THE PROBLEM >>
In the entries that follow, the line with "integer signed sum_next;" opens the range and the line with "logic signed [PROD_W-1:0] prod;" closes it; repeat that range exactly, both lines included.

Saved entries
==> flow/constraint.sdc <==
create_clock -name core_clock -period 8.21 [get_ports {clk}]
set_input_delay 1.6420 -clock core_clock [delete_from_list [all_inputs] [get_ports {clk}]]
set_output_delay 1.6420 -clock core_clock [all_outputs]
set_load 0.01 [all_outputs]
==> flow/config.mk <==
export PLATFORM = sky130hd
export DESIGN_NAME = nn_image_top
export DESIGN_NICKNAME = nn_image_top
export VERILOG_FILES = /design/flow/design.v
export SDC_FILE = /design/flow/constraint.sdc
export NUM_CORES = 4
export LEC_CHECK = 0
export CAP_MARGIN = 20
export CORE_MARGIN = 2
export CORE_UTILIZATION = 56
export SETUP_SLACK_MARGIN = 2.18
export SLEW_MARGIN = 20
==> flow/design.v <==
`timescale 1ns/1ps
package nn_pkg;
 localparam int K_SIZE = 3;
 localparam int PROD_W = 17;
 localparam int ACC_CONV_W = PROD_W + $clog2(K_SIZE*K_SIZE);
 localparam int RES_W = ACC_CONV_W + 1;
 localparam int W_W = 8;
 localparam int ACC_FC_W = 40;
 localparam int SHIFT_NORM = 6;
endpackage
`timescale 1ns/1ps
module window_gen_3x3_flat #(
 parameter int IMG_W = 8,
 parameter int IMG_H = 8
)(
 input logic clk,
 input logic rst,
 input logic in_valid,
 input logic signed [8:0] in_pixel,
 output logic win_valid,
 output logic [80:0] win_flat,  
 output logic [$clog2(IMG_W)-1:0] out_x,
 output logic [$clog2(IMG_H)-1:0] out_y
);
 logic signed [8:0] line1 [0:IMG_W-1];
 logic signed [8:0] line2 [0:IMG_W-1];
 logic signed [8:0] s0[0:2], s1[0:2], s2[0:2];
 int unsigned x, y;
 integer k;
 task automatic put9(input int idx, input logic signed [8:0] val);
 begin
 win_flat[idx*9 +: 9] <= val;
 end
 endtask
 always_ff @(posedge clk) begin
 if (rst) begin
 x <= 0; y <= 0;
 win_valid <= 0;
 out_x <= '0; out_y <= '0;
 win_flat <= '0;
 for (k = 0; k < IMG_W; k = k + 1) begin
 line1[k] <= '0;
 line2[k] <= '0;
 end
 for (k = 0; k < 3; k = k + 1) begin
 s0[k] <= '0; s1[k] <= '0; s2[k] <= '0;
 end
 end else begin
 win_valid <= 0;
 if (in_valid) begin
 s0[0] <= s0[1]; s0[1] <= s0[2]; s0[2] <= line2[x];
 s1[0] <= s1[1]; s1[1] <= s1[2]; s1[2] <= line1[x];
 s2[0] <= s2[1]; s2[1] <= s2[2]; s2[2] <= in_pixel;
 line2[x] <= line1[x];
 line1[x] <= in_pixel;
 if (y >= 2 && x >= 2) begin
 put9(0, s0[1]); put9(1, s0[2]); put9(2, line2[x]);
 put9(3, s1[1]); put9(4, s1[2]); put9(5, line1[x]);
 put9(6, s2[1]); put9(7, s2[2]); put9(8, in_pixel);
 win_valid <= 1;
 out_x <= x - 2;
 out_y <= y - 2;
 end
 if (x == IMG_W-1) begin
 x <= 0;
 if (y != IMG_H-1) y <= y + 1;
 else y <= 0;
 end else begin
 x <= x + 1;
 end
 end
 end
 end
endmodule
`timescale 1ns/1ps
import nn_pkg::*;
module nn_block_flat #(
 parameter int SHIFT_NORM = nn_pkg::SHIFT_NORM
)(
 input logic clk,
 input logic rst,
 input logic [80:0] win_flat,
 input logic signed [7:0] k00, k01, k02,
 input logic signed [7:0] k10, k11, k12,
 input logic signed [7:0] k20, k21, k22,
 input logic signed [7:0] bias,
 input logic signed [7:0] scale,
 input logic signed [7:0] offset,
 input logic signed [W_W-1:0] w0,
 input logic signed [W_W-1:0] w1,
 input logic signed [W_W-1:0] w2,
 output logic signed [RES_W-1:0] conv_result,
 output logic signed [RES_W-1:0] norm_result,
 output logic signed [ACC_FC_W-1:0] acc0,
 output logic signed [ACC_FC_W-1:0] acc1,
 output logic signed [ACC_FC_W-1:0] acc2
);
 function automatic logic signed [8:0] pix(input int idx);
 begin
 pix = $signed(win_flat[idx*9 +: 9]);
 end
 endfunction
 integer signed sum_temp;
 integer signed sum_next;
 always_comb begin
 sum_temp =
 pix(0)*k00 + pix(1)*k01 + pix(2)*k02 +
 pix(3)*k10 + pix(4)*k11 + pix(5)*k12 +
 pix(6)*k20 + pix(7)*k21 + pix(8)*k22;
 sum_next = (sum_temp <<< 1) + $signed(bias);
 end
 logic signed [RES_W-1:0] conv_reg;
 always_ff @(posedge clk) begin
 if (rst) conv_reg <= '0;
 else conv_reg <= sum_next[RES_W-1:0];
 end
 always_ff @(posedge clk) begin
 if (rst) conv_result <= '0;
 else conv_result <= conv_reg;
 end
 localparam int PROD_W = RES_W + 8;
 logic signed [PROD_W-1:0] prod;
 integer signed prod_shifted;
 integer signed sum_off;
 integer signed norm_next;
 always_comb begin
 prod = $signed(conv_reg) * $signed(scale);
 if (SHIFT_NORM > 0) prod_shifted = $signed(prod) >>> SHIFT_NORM;
 else if (SHIFT_NORM < 0) prod_shifted = $signed(prod) <<< (-SHIFT_NORM);
 else prod_shifted = $signed(prod);
 sum_off = prod_shifted + $signed(offset);
 norm_next = (sum_off < 0) ? 0 : sum_off;
 end
 always_ff @(posedge clk) begin
 if (rst) norm_result <= '0;
 else norm_result <= norm_next[RES_W-1:0];
 end
 always_comb begin
 acc0 = $signed(norm_result) * $signed(w0);
 acc1 = $signed(norm_result) * $signed(w1);
 acc2 = $signed(norm_result) * $signed(w2);
 end
endmodule
`timescale 1ns/1ps
import nn_pkg::*;
module nn_image_top #(
 parameter int IMG_W = 8,
 parameter int IMG_H = 8
)(
 input logic clk,
 input logic rst,
 input logic in_valid,
 input logic signed [8:0] in_pixel,
 input logic signed [7:0] k00, k01, k02,
 input logic signed [7:0] k10, k11, k12,
 input logic signed [7:0] k20, k21, k22,
 input logic signed [7:0] bias,
 input logic signed [7:0] scale,
 input logic signed [7:0] offset,
 input logic signed [W_W-1:0] w0,
 input logic signed [W_W-1:0] w1,
 input logic signed [W_W-1:0] w2,
 output logic out_valid,
 output logic signed [RES_W-1:0] conv_result,
 output logic signed [RES_W-1:0] norm_result,
 output logic signed [ACC_FC_W-1:0] acc0,
 output logic signed [ACC_FC_W-1:0] acc1,
 output logic signed [ACC_FC_W-1:0] acc2,
 output logic [$clog2(IMG_W)-1:0] out_x,
 output logic [$clog2(IMG_H)-1:0] out_y
);
 logic win_valid;
 logic [80:0] win_flat;  
 logic [$clog2(IMG_W)-1:0] win_x;
 logic [$clog2(IMG_H)-1:0] win_y;
 window_gen_3x3_flat #(
 .IMG_W(IMG_W),
 .IMG_H(IMG_H)
 ) u_win (
 .clk (clk),
 .rst (rst),
 .in_valid (in_valid),
 .in_pixel (in_pixel),
 .win_valid(win_valid),
 .win_flat (win_flat),
 .out_x (win_x),
 .out_y (win_y)
 );
 nn_block_flat #(
 .SHIFT_NORM(SHIFT_NORM)
 ) u_core (
 .clk (clk),
 .rst (rst),
 .win_flat (win_flat),
 .k00(k00), .k01(k01), .k02(k02),
 .k10(k10), .k11(k11), .k12(k12),
 .k20(k20), .k21(k21), .k22(k22),
 .bias (bias),
 .scale (scale),
 .offset (offset),
 .w0(w0),
 .w1(w1),
 .w2(w2),
 .conv_result(conv_result),
 .norm_result(norm_result),
 .acc0(acc0),
 .acc1(acc1),
 .acc2(acc2)
 );
 logic [1:0] vpipe;
 logic [$clog2(IMG_W)-1:0] x_pipe0, x_pipe1;
 logic [$clog2(IMG_H)-1:0] y_pipe0, y_pipe1;
 always_ff @(posedge clk) begin
 if (rst) begin
 vpipe <= 2'b00;
 x_pipe0 <= '0; x_pipe1 <= '0;
 y_pipe0 <= '0; y_pipe1 <= '0;
 end else begin
 vpipe <= {vpipe[0], win_valid};
 if (win_valid) begin
 x_pipe0 <= win_x;
 y_pipe0 <= win_y;
 end
 x_pipe1 <= x_pipe0;
 y_pipe1 <= y_pipe0;
 end
 end
 assign out_valid = vpipe[1];
 assign out_x = x_pipe1;
 assign out_y = y_pipe1;
endmodule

EXPECTED ANSWER >>
 integer signed sum_next;
 always_comb begin
 sum_temp =
 pix(0)*k00 + pix(1)*k01 + pix(2)*k02 +
 pix(3)*k10 + pix(4)*k11 + pix(5)*k12 +
 pix(6)*k20 + pix(7)*k21 + pix(8)*k22;
 sum_next = (sum_temp <<< 1) + $signed(bias);
 end
 logic signed [RES_W-1:0] conv_reg;
 always_ff @(posedge clk) begin
 if (rst) conv_reg <= '0;
 else conv_reg <= sum_next[RES_W-1:0];
 end
 always_ff @(posedge clk) begin
 if (rst) conv_result <= '0;
 else conv_result <= conv_reg;
 end
 localparam int PROD_W = RES_W + 8;
 logic signed [PROD_W-1:0] prod;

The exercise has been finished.